# Eberspacher Diesel Fired Heater



## tiffy (Aug 6, 2007)

Aberspacer diesel fired heater, won`t fire-up, reading, understanding the error codes ?

A work colleague uses an Aberspacer diesel fired heater unit on his boat and this has gone faulty, won`t light-off and producing error codes on lock-out. I know that these units are now quite common on many motorhomes and I was wondering if anyone could help with location of information / diagnostics for the unit, lots of manuals on the Aberspacer site but nothing in enough depth to diagnose the problem.

I can find out the unit model number and a listing of the fault codes produced if anyone can help further.

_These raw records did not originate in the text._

`src/hw/rtl/cagrid_pkg.sv`:
```
package cagrid_pkg;

    // Default grid dimensions: inner area plus a one-cell frame.
    localparam int unsigned INNER_SIZE_DEF = 8;
    localparam int unsigned FULL_SIZE_DEF  = 10;

    // Request kinds.
    localparam logic [1:0] KIND_WRITE = 2'd0;
    localparam logic [1:0] KIND_STEP  = 2'd1;
    localparam logic [1:0] KIND_READ  = 2'd2;

    // One request transfer.
    typedef struct packed {
        logic [1:0] req_type;
        logic [3:0] row;
        logic [3:0] col;
        logic       cell_in;
    } req_t;

    // One result transfer.
    typedef struct packed {
        logic       cell_out;
        logic [1:0] done_kind;
    } rsp_t;

    // Commands from the controller to the datapath.
    typedef struct packed {
        logic load_req;
        logic clear_step;
        logic sweep_step;
        logic access;
    } ctl_cmd_t;

    // Status from the datapath to the controller.
    typedef struct packed {
        logic last_pos;
    } dp_sts_t;

endpackage

```
`src/hw/rtl/cagrid_ctrl.sv`:
```
module cagrid_ctrl (
    input  logic                clk,
    input  logic                rst_n,
    input  logic                start,
    input  logic [1:0]          kind,
    input  cagrid_pkg::dp_sts_t sts,
    output cagrid_pkg::ctl_cmd_t cmd,
    output logic                busy,
    output logic                done
);
    import cagrid_pkg::*;

    typedef enum logic [2:0] {
        ST_CLEAR,
        ST_IDLE,
        ST_ACCESS,
        ST_SWEEP,
        ST_FLUSH,
        ST_RESP
    } state_t;

    state_t state_reg;
    logic   done_reg;

    // State register and the registered result strobe.
    always_ff @(posedge clk or negedge rst_n)
    begin
        if (!rst_n)
        begin
            state_reg <= ST_CLEAR;
            done_reg  <= 1'b0;
        end
        else
        begin
            // The strobe is high in the last busy cycle of an access or a sweep.
            done_reg <= (state_reg == ST_ACCESS) || (state_reg == ST_FLUSH);
            unique case (state_reg)
                ST_CLEAR:
                begin
                    if (sts.last_pos)
                    begin
                        state_reg <= ST_IDLE;
                    end
                end
                ST_IDLE:
                begin
                    if (start)
                    begin
                        if (kind == KIND_WRITE || kind == KIND_READ)
                        begin
                            state_reg <= ST_ACCESS;
                        end
                        else if (kind == KIND_STEP)
                        begin
                            state_reg <= ST_SWEEP;
                        end
                    end
                end
                ST_ACCESS:
                begin
                    state_reg <= ST_RESP;
                end
                ST_SWEEP:
                begin
                    if (sts.last_pos)
                    begin
                        state_reg <= ST_FLUSH;
                    end
                end
                ST_FLUSH:
                begin
                    state_reg <= ST_RESP;
                end
                ST_RESP:
                begin
                    state_reg <= ST_IDLE;
                end
                default:
                begin
                    state_reg <= ST_IDLE;
                end
            endcase
        end
    end

    // Command decode from the current state.
    always_comb
    begin
        cmd.load_req   = (state_reg == ST_IDLE) && start;
        cmd.clear_step = (state_reg == ST_CLEAR);
        cmd.sweep_step = (state_reg == ST_SWEEP);
        cmd.access     = (state_reg == ST_ACCESS);
    end

    assign busy = (state_reg != ST_IDLE);
    assign done = done_reg;

    // The result strobe lasts exactly one cycle.
    a_done_pulse: assert property (@(posedge clk) disable iff (!rst_n)
        done |=> !done)
        else $error("result strobe held longer than one cycle");

    // A result only follows a single access or the end of a sweep.
    a_done_source: assert property (@(posedge clk) disable iff (!rst_n)
        $rose(done) |-> ($past(state_reg) == ST_ACCESS || $past(state_reg) == ST_FLUSH))
        else $error("result strobe without a finished request");

    // The last sweep position always leads into the flush cycle.
    a_sweep_end: assert property (@(posedge clk) disable iff (!rst_n)
        (state_reg == ST_SWEEP && sts.last_pos) |=> (state_reg == ST_FLUSH))
        else $error("sweep did not end after its last position");

endmodule

```
`src/hw/rtl/cagrid_dp.sv`:
```
module cagrid_dp #(
    parameter int unsigned INNER_SIZE = cagrid_pkg::INNER_SIZE_DEF,
    parameter int unsigned FULL_SIZE  = cagrid_pkg::FULL_SIZE_DEF
) (
    input  logic                 clk,
    input  logic                 rst_n,
    input  cagrid_pkg::ctl_cmd_t cmd,
    input  cagrid_pkg::req_t     request,
    output cagrid_pkg::dp_sts_t  sts,
    output cagrid_pkg::rsp_t     result
);
    import cagrid_pkg::*;

    localparam int unsigned DEPTH = FULL_SIZE * FULL_SIZE;
    localparam int unsigned AW    = $clog2(DEPTH);
    localparam int unsigned CW    = $clog2(FULL_SIZE);
    localparam int unsigned LIVE  = (INNER_SIZE < FULL_SIZE - 2) ? INNER_SIZE : FULL_SIZE - 2;
    // Shift line spans two full rows plus three cells of the raster stream.
    localparam int unsigned SRL   = 2 * FULL_SIZE + 3;

    logic [DEPTH-1:0] mem;
    logic [SRL-1:0]   sr_reg;

    req_t          req_reg;
    logic [AW-1:0] pos_addr_reg;
    logic [CW-1:0] pos_r_reg;
    logic [CW-1:0] pos_c_reg;
    logic          win_valid_reg;
    logic [AW-1:0] win_addr_reg;
    logic [CW-1:0] win_r_reg;
    logic [CW-1:0] win_c_reg;

    logic          last_pos;
    logic          addr_ok;
    logic [AW-1:0] req_addr;
    logic [AW-1:0] center_addr;
    logic [3:0]    nbr_count;
    logic          center_inner;
    logic          sweep_we;
    logic          mem_we;
    logic [AW-1:0] mem_waddr;
    logic          mem_wdata;
    logic [AW-1:0] mem_raddr;
    logic          shift_en;

    // Latch the request on its transfer.
    always_ff @(posedge clk)
    begin
        if (cmd.load_req)
        begin
            req_reg <= request;
        end
    end

    assign addr_ok  = (32'(req_reg.row) < FULL_SIZE) && (32'(req_reg.col) < FULL_SIZE);
    assign req_addr = AW'(32'(req_reg.row) * FULL_SIZE + 32'(req_reg.col));

    // Raster position counter, shared by the clearing pass and the sweep.
    assign last_pos = (pos_r_reg == CW'(FULL_SIZE - 1)) && (pos_c_reg == CW'(FULL_SIZE - 1));

    always_ff @(posedge clk or negedge rst_n)
    begin
        if (!rst_n)
        begin
            pos_addr_reg <= '0;
            pos_r_reg    <= '0;
            pos_c_reg    <= '0;
        end
        else if (cmd.clear_step || cmd.sweep_step)
        begin
            if (last_pos)
            begin
                pos_addr_reg <= '0;
                pos_r_reg    <= '0;
                pos_c_reg    <= '0;
            end
            else
            begin
                pos_addr_reg <= pos_addr_reg + AW'(1);
                if (pos_c_reg == CW'(FULL_SIZE - 1))
                begin
                    pos_c_reg <= '0;
                    pos_r_reg <= pos_r_reg + CW'(1);
                end
                else
                begin
                    pos_c_reg <= pos_c_reg + CW'(1);
                end
            end
        end
    end

    // Position of the newest cell in the shift line.
    always_ff @(posedge clk or negedge rst_n)
    begin
        if (!rst_n)
        begin
            win_valid_reg <= 1'b0;
        end
        else
        begin
            win_valid_reg <= cmd.sweep_step;
        end
    end

    always_ff @(posedge clk)
    begin
        if (cmd.sweep_step)
        begin
            win_addr_reg <= pos_addr_reg;
            win_r_reg    <= pos_r_reg;
            win_c_reg    <= pos_c_reg;
        end
    end

    // The window is centered one row and one column behind the newest cell.
    assign center_addr  = win_addr_reg - AW'(FULL_SIZE + 1);
    assign center_inner = (win_r_reg >= CW'(2)) && (win_c_reg >= CW'(2))
                       && (win_r_reg <= CW'(LIVE + 1)) && (win_c_reg <= CW'(LIVE + 1));

    // Neighbor count from the fixed taps of the shift line.
    assign nbr_count = 4'(sr_reg[0]) + 4'(sr_reg[1]) + 4'(sr_reg[2])
                     + 4'(sr_reg[FULL_SIZE]) + 4'(sr_reg[FULL_SIZE + 2])
                     + 4'(sr_reg[2 * FULL_SIZE]) + 4'(sr_reg[2 * FULL_SIZE + 1])
                     + 4'(sr_reg[2 * FULL_SIZE + 2]);

    assign sweep_we = win_valid_reg && center_inner
                   && (nbr_count == 4'd2 || nbr_count == 4'd0 || nbr_count == 4'd4);

    // Write port selection.
    always_comb
    begin
        mem_we    = 1'b0;
        mem_waddr = pos_addr_reg;
        mem_wdata = 1'b0;
        priority if (cmd.clear_step)
        begin
            mem_we = 1'b1;
        end
        else if (cmd.access)
        begin
            mem_we    = (req_reg.req_type == KIND_WRITE) && addr_ok;
            mem_waddr = req_addr;
            mem_wdata = req_reg.cell_in;
        end
        else
        begin
            mem_we    = sweep_we;
            mem_waddr = center_addr;
            mem_wdata = (nbr_count == 4'd2);
        end
    end

    assign mem_raddr = cmd.access ? req_addr : pos_addr_reg;
    assign shift_en  = cmd.access || cmd.sweep_step;

    // Grid memory; its read data lands in the head of the shift line.
    always_ff @(posedge clk)
    begin
        if (mem_we)
        begin
            mem[mem_waddr] <= mem_wdata;
        end
        if (shift_en)
        begin
            sr_reg <= {sr_reg[SRL-2:0], mem[mem_raddr]};
        end
    end

    assign sts.last_pos     = last_pos;
    assign result.cell_out  = (req_reg.req_type == KIND_READ) && addr_ok && sr_reg[0];
    assign result.done_kind = req_reg.req_type;

    // A window write never lands on the cell being read in the same cycle.
    a_no_collision: assert property (@(posedge clk) disable iff (!rst_n)
        (sweep_we && cmd.sweep_step) |-> (center_addr != pos_addr_reg))
        else $error("sweep write hits the current read address");

    // The window is only live in the cycle after a sweep read.
    a_win_follows: assert property (@(posedge clk) disable iff (!rst_n)
        win_valid_reg |-> $past(cmd.sweep_step))
        else $error("window valid without a preceding sweep read");

    // Sweep and clearing pass never overlap.
    a_clear_alone: assert property (@(posedge clk) disable iff (!rst_n)
        cmd.clear_step |-> (!win_valid_reg && !cmd.sweep_step && !cmd.access))
        else $error("clearing pass overlaps other grid traffic");

endmodule

```
`src/hw/rtl/cellular_automaton_grid_step.sv`:
```
// Single-cell write or read: the request transfer moves the sequencer to ST_ACCESS,
// the result strobe comes in ST_RESP, and the block is then ready for the next request.
// Generation step: one cell per cycle through the grid memory read and write ports,
// then ST_FLUSH writes the last window and the result strobe comes in ST_RESP.
// After reset a clearing pass over all FULL_SIZE*FULL_SIZE cells holds busy high.
// Results are shown for one cycle only; the receiver cannot stall them.
module cellular_automaton_grid_step #(
    parameter int unsigned INNER_SIZE = cagrid_pkg::INNER_SIZE_DEF,
    parameter int unsigned FULL_SIZE  = cagrid_pkg::FULL_SIZE_DEF
) (
    input  logic             clk,
    input  logic             rst_n,
    input  logic             start,
    output logic             busy,
    input  cagrid_pkg::req_t request,
    output logic             done,
    output cagrid_pkg::rsp_t result
);
    import cagrid_pkg::*;

    ctl_cmd_t cmd;
    dp_sts_t  sts;

    // Sequencer for clearing, single accesses and generation sweeps.
    cagrid_ctrl u_ctrl (
        .clk   (clk),
        .rst_n (rst_n),
        .start (start),
        .kind  (request.req_type),
        .sts   (sts),
        .cmd   (cmd),
        .busy  (busy),
        .done  (done)
    );

    // Grid memory, window shift line and update logic.
    cagrid_dp #(
        .INNER_SIZE (INNER_SIZE),
        .FULL_SIZE  (FULL_SIZE)
    ) u_dp (
        .clk     (clk),
        .rst_n   (rst_n),
        .cmd     (cmd),
        .request (request),
        .sts     (sts),
        .result  (result)
    );

endmodule

```
`config.mk`:
```
export PLATFORM = sky130hd
export DESIGN_NAME = cellular_automaton_grid_step
export DESIGN_NICKNAME = d
export VERILOG_FILES = /design/src/hw/rtl/cagrid_pkg.sv /design/src/hw/rtl/cagrid_ctrl.sv /design/src/hw/rtl/cagrid_dp.sv /design/src/hw/rtl/cellular_automaton_grid_step.sv
export SDC_FILE = /design/constraint.sdc
export NUM_CORES = 1
export LEC_CHECK = 0
export BUFFER_PORTS_ARGS = -buffer_cell sky130_fd_sc_hd__buf_4
export CAP_MARGIN = 30
export CORE_UTILIZATION = 37
export CTS_BUF_LIST = sky130_fd_sc_hd__clkbuf_4 sky130_fd_sc_hd__clkbuf_8 sky130_fd_sc_hd__clkbuf_16
export DETAILED_ROUTE_END_ITERATION = 8
export GPL_ROUTABILITY_DRIVEN = 0
export PLACE_DENSITY = 0.53
export SLEW_MARGIN = 20
export SYNTH_ARGS = -nofsm -noshare
export SYNTH_HDL_FRONTEND = slang
export SYNTH_SLANG_ARGS = --single-unit
```
`constraint.sdc`:
```
create_clock -name clk -period 8.1 [get_ports clk]
set_input_delay 0.81 -clock clk [delete_from_list [all_inputs] [get_ports clk]]
set_output_delay 0.81 -clock clk [all_outputs]
set_load 0.005 [all_outputs]
```
=== Yosys cells after proc, flatten, opt, wreduce, memory -nomap -nowiden ===
Index checks and enable logic that the tools add are counted.

* $add $sub $neg: 12
* Multipliers: 1
* Divide/modulo/power cells: 0
* $lt $le $gt $ge: 9
* Equal/unequal tests: 16
* Shifts and indexed selects: 0
* Muxes and demuxes: 23
* Bitwise operators: 0
* Reductions and logical operators: 26

{| class="wikitable"
|+ Operator list
! cell !! number
|-
| $bwmux W100 || 1
|-
| $mux W7 || 4
|-
| $add A4 B1 Y4 || 6
|-
| $lt A7 B8 Y1 const B || 2
|-
| $mux W4 || 4
|-
| $mux W3 || 5
|-
| $logic_and A1 B1 Y1 || 12
|-
| $pmux W3 S4 || 1
|-
| $add A4 B1 Y4 const B || 2
|-
| $eq A4 B4 Y1 const B || 2
|-
| $ge A4 B2 Y1 const B || 2
|-
| $le A4 B4 Y1 const B || 2
|-
| $lt A4 B4 Y1 const B || 2
|-
| $add A7 B1 Y7 const B || 1
|-
| $add A7 B4 Y7 || 1
|-
| $bmux W1 S7 || 1
|-
| $demux W1 S7 || 1
|-
| $ge A7 B1 Y1 const B || 1
|-
| $sub A7 B4 Y7 const B || 1
|-
| $eq A3 B2 Y1 const B || 2
|-
| $logic_or A1 B1 Y1 || 6
|-
| $mul A4 B3 Y6 const B || 1
|-
| $mux W1 || 6
|-
| $ne A2 B2 Y1 const B || 3
|-
| 15 further kinds || 18
|}

* Register bits after elaboration: 169
* Latch bits: 0
* Memory bits (writable): 0
* Bits in read-only memories: 0
* Output and inout bits: 5
* Memories: 0

=== Depth between registers and ports, before layout ===
* Depth after elaboration: 13
* Mapped depth: 15
* Depth with buffers taken out: 14

=== Hierarchy ===
Synthesis repeated with hierarchy kept, for this count alone.

* Cells, all modules: 628
* Area total of the unflattened synthesis: 7932.6 um^2

{| class="wikitable"
|+ By module, submodules not included
! module !! times used !! cells each !! area an instance (um^2)
|-
| cagrid_dp || 1 || 605 || 7707.4
|-
| cagrid_ctrl || 1 || 23 || 225.2
|}

=== Least setup slack after synthesis ===
No wires, ideal clock.

* Kind: reg2reg
* Start: reg u_dp.sr_reg[0]
* End: reg u_dp.mem[0], data pin
* Data arrival time: 5718 ps
* Required time: 7360 ps
* Path slack: 1642 ps
* Cell stages (with the launch flop): 12
* Path buffers: 0
* Clock period less this slack: 6458 ps
* Cells stage by stage: edfxtp_1 > ha_1 > inv_1 > fa_1 > fa_1 > inv_1 > fa_1 > fa_1 > xnor2_1 > nand2_1 > or3_1 > a21oi_1

* Word-level cells in the longest chain between the ends: 11

{| class="wikitable"
|+ RTL lines
! item !! RTL line !! RTL
|-
| start, declared || cagrid_dp.sv:22 || <nowiki>logic [SRL-1:0] sr_reg;</nowiki>
|-
| start signal, assigned || cagrid_dp.sv:166 || <nowiki>sr_reg <= {sr_reg[SRL-2:0], mem[mem_raddr]};</nowiki>
|-
| $add A1 B1 Y2 || cagrid_dp.sv:122 || <nowiki>assign nbr_count = 4'(sr_reg[0]) + 4'(sr_reg[1]) + 4'(sr_reg[2])</nowiki>
|-
| $add A4 B1 Y4 || cagrid_dp.sv:122 ||
|-
| $add A4 B1 Y4 (2 in a row) || cagrid_dp.sv:123 || <nowiki>+ 4'(sr_reg[FULL_SIZE]) + 4'(sr_reg[FULL_SIZE + 2])</nowiki>
|-
| $add A4 B1 Y4 (2 in a row) || cagrid_dp.sv:124 || <nowiki>+ 4'(sr_reg[2 * FULL_SIZE]) + 4'(sr_reg[2 * FULL_SIZE + 1])</nowiki>
|-
| $add A4 B1 Y4 || cagrid_dp.sv:125 || <nowiki>+ 4'(sr_reg[2 * FULL_SIZE + 2]);</nowiki>
|-
| $eq A4 B2 Y1 || cagrid_dp.sv:150 || <nowiki>mem_wdata = (nbr_count == 4'd2);</nowiki>
|-
| $mux W1 || cagrid_dp.sv:140 || <nowiki>else if (cmd.access)</nowiki>
|-
| $mux W1 || cagrid_dp.sv:136 || <nowiki>priority if (cmd.clear_step)</nowiki>
|-
| named net u_dp.mem_wdata || cagrid_dp.sv:42 || <nowiki>logic mem_wdata;</nowiki>
|-
| $bwmux W100 || cagrid_dp.sv:162 || <nowiki>mem[mem_waddr] <= mem_wdata;</nowiki>
|-
| end signal, assigned by index || cagrid_dp.sv:162 ||
|-
| end, declared || cagrid_dp.sv:21 || <nowiki>logic [DEPTH-1:0] mem;</nowiki>
|}

The timed path passes the listed nets, and every way through them passes these cells.
A chain may end at the register's enable or synchronous reset.

=== Worst setup path in the final report ===
* Start: reg u_dp.sr_reg[0]
* End: reg u_dp.mem[98] (enable)

* Word-level cells in the longest chain between the ends: 13

{| class="wikitable"
|+ RTL lines
! item !! RTL line !! RTL
|-
| $add A1 B1 Y2 * || cagrid_dp.sv:122 ||
|-
| $add A4 B1 Y4 * || cagrid_dp.sv:122 ||
|-
| $add A4 B1 Y4 * (2 in a row) || cagrid_dp.sv:123 ||
|-
| $add A4 B1 Y4 * (2 in a row) || cagrid_dp.sv:124 ||
|-
| $add A4 B1 Y4 * || cagrid_dp.sv:125 ||
|-
| $eq A4 B2 Y1 / $logic_not A4 Y1 (equally long branches) || cagrid_dp.sv:128 || <nowiki>&& (nbr_count == 4'd2 || nbr_count == 4'd0 || nbr_count == 4'd4);</nowiki>
|-
| $logic_or A1 B1 Y1 || cagrid_dp.sv:128 ||
|-
| $logic_or A1 B1 Y1 * || cagrid_dp.sv:128 ||
|-
| $logic_and A1 B1 Y1 * || cagrid_dp.sv:128 ||
|-
| $mux W1 * || cagrid_dp.sv:140 ||
|-
| $mux W1 * || cagrid_dp.sv:136 ||
|}

Every way passes the cells marked *; elsewhere a longest branch is shown, timed or not.

==> impl_results.md <==
* Outcome: finished clean
* CP dominant cell by count: fa_1
* Peak supply drop at 0.252 mV
* MaxCap Viol Count at 0
* Clk slew on worst S/H paths at 0.07 ns
* Number of diodes at 0
* Slew HR at 35.3%
* Seq/Total Area, Yosys at 61.6%
* Synth top area cells: edfxtp_1 (55%), dfrtp_1 (6.3%), nor2_1 (5.7%)
* Syn nets at 713
* First-pass GRT wire length at 29500 um
* Die Y-Extent at 149 um
* Sink Count at 167
* Power Dens Cells at 446 mW/mm2
* Compound-gate portion of the synthesized area at 9.90%
* Total Wirelength at 18800 um
* Mapped Area at 0.00797 mm2
* Standard-cell rows at 53
* Share of post-route cells with drive strength above 1 at 11.1%
* Gr usage total at 17.9%
* Leak at 3.17 nW
* Met2 routed WL at 8830 um
* Vias in the first global route at 5262
* Yosys reg bits at 167
* Finish-stage setup viols at 0
* Dpl hpwl at 12100 um
* Clk_lat worst skew at 0.43 ns
* Crit path DAT at 4.93 ns
* Die Wd at 149 um
* Crit path kind: flop to flop
* Vias at 5341
* Adder-cell share of the synthesized area at 3.86%
* Hold slack at 0.254 ns
* Fin nets at 727
* Hold buffers post-CTS at 0
* Fmax at 208 MHz
* Initial DRC Count at 386
* Primary FF master, synth: edfxtp_1
* Worst hold-check path type: input port to asynchronous set/reset pin
* Sum Neg Setup Slack at 0 ns
* Fill count at 2002
* H-tree depth at 4
* Yosys top cell area share at 55.4%
* Gr ovfl total at 0
* Startpoint types: flop
* Top layer in use: met4
* CTS Buf Count at 17
* Worst Tran Pin Value at 0.971 ns
* Syn. warnings at 0
* Finished Layout Cells at 980
* Area delta synth->final at 12.8%
* M1 WL at 8740 um
* Crit path cell chain: ha_1 > inv_1 > fa_1 > fa_1 > inv_1 > fa_1 > fa_1 > xnor2_1 > o21ai_0 > nor4_1 > a21oi_1 > nor2_1 > nand3_1 > nor2_1
* Slew Viols, Final at 0
* Worst path bufs/invs at 2
* Clock buffer depth at 2
* Distinct cells, synth at 66
* Final Hold Fails at 0
* CP max stage delay at 0.64 ns
* CTS tree: built
* Worst-path fanout max at 13
* Met3 WL post-DR at 1060 um
* Max stage delay cell, worst path: nand3_1
* WL per Instance at 19.2 um
* Die area at 0.0221 mm2
* Syn_area_per_cell at 11.8 um2
* Final period util at 59.5%
* Main combinational cell family by area after synthesis: simple AND/OR/NAND/NOR gates
* CP top delay family: adder cells
* Postcts setup bufs at 0
* Clock Root Buffer: clkbuf_16
* Cells after Synth at 678
* Req. time, crit path at 8.22 ns
* Post-Synth Simple-Gate Area at 16.2%
* Overall power at 4.01 mW
* Post-synth EDFFs at 147
* Crit path time final at 4.82 ns
* Routed Antenna Nets at 0
* Final Util at 42.6%
* Flip-flop count of the largest register after layout at 100
* Xor and xnor area share after synthesis at 1.21%
* Mux contribution to synthesized area at 4.16%
* Number of antenna violations at the first check in global routing at 0
* Initial Utilization at 37.8%
* Crit end category: flop
* Synth area leader: edfxtp_1
* Core footprint at 0.0211 mm2
* Detailed-router iteration count before antenna repair at 7
* Asr flop ratio synth at 12.0%
* Placed insts at 944
* Post-CTS Resized at 0
* Vias/cell at 5.45
* DRC errors left at 0
* Largest net degree at the start of global routing at 57
* Final Skew at 0.0145 ns
* Ports at 19
* Port bufs at 18
* RSZ-0062 raised after global routing: no
[cells in the final DEF, fill, tap and decap left out, types with 6 or more instances in the layout]
master and n:
o21ai_0 28, nand2_1 76, nor3_1 7, edfxtp_1 147, inv_1 20, buf_4 24, dfrtp_1 20, and3_1 10
nand3b_1 10, xor2_1 6, a21o_1 8, clkbuf_16 17, nor2_1 122, ha_1 15, mux2i_1 25, mux2_2 6
fa_1 6, a21oi_1 17, a211oi_1 7, nand3_1 22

Any assistance appreciated.

Tiffy


----------



## karlb (Feb 22, 2009)

ask here eberspacher


----------



## bognormike (May 10, 2005)

8O

isn't it supposed to be Eberspacher?

http://www.eberspacher.com/


----------



## karlb (Feb 22, 2009)

bognormike said:


> 8O
> 
> isn't it supposed to be Eberspacher?
> 
> http://www.eberspacher.com/


indeed it is ,but spelling it correctly still dosnt cure the problem :roll:


----------



## bognormike (May 10, 2005)

karlb said:


> bognormike said:
> 
> 
> > 8O
> ...


maybe not, but it would make any internet searches a bit more relevant!! :roll: :lol:


----------



## Patrick_Phillips (Aug 17, 2006)

They are also sold under the brand name "Webasto"
See http://motorhome.webasto.co.uk/uploads/media/AirTop_RV_productsheet_en_05.pdf

We have one but have limited understanding of it  - very good when we have managed to set it right :lol: but otherwise ask almost any HGV driver for advice...
Patrick


----------



## buttons (Dec 19, 2005)

Possibly not related but had problems with mine recently. It wouldn't fire up on battery power alone. The start sequence needs plenty of power for the igniter. My fault was a corroded earth shunt but low battery charge can have the same effect.


----------



## bognormike (May 10, 2005)

For the sake of anybody searching on here (and of course linked into Google), I've changed the spelling in the title to Eberspacher. 8)


----------



## Zozzer (Aug 13, 2006)

buttons said:


> Possibly not related but had problems with mine recently. It wouldn't fire up on battery power alone. The start sequence needs plenty of power for the igniter. My fault was a corroded earth shunt but low battery charge can have the same effect.


I agree, this happened to me. Changed the battery and the heater fired up without a problem. So check your battery.


----------



## TR5 (Jun 6, 2007)

Eberspacher UK are based in Ringwood, Hampshire.

If you phone them and speak to Jon Jennings I am sure they will help and advise.
Most problems are caused by low power, either the battery or charger being faulty and not holding a good charge, or the wiring from the battery to the heater being too small (a common Autocruise problem around 2004-2007), or poor connections between.


----------



## tiffy (Aug 6, 2007)

Many thanks to all for support, lots of very useful information.

Apologies for the spelling, was working from memory, thanks to bognormike for the title correction.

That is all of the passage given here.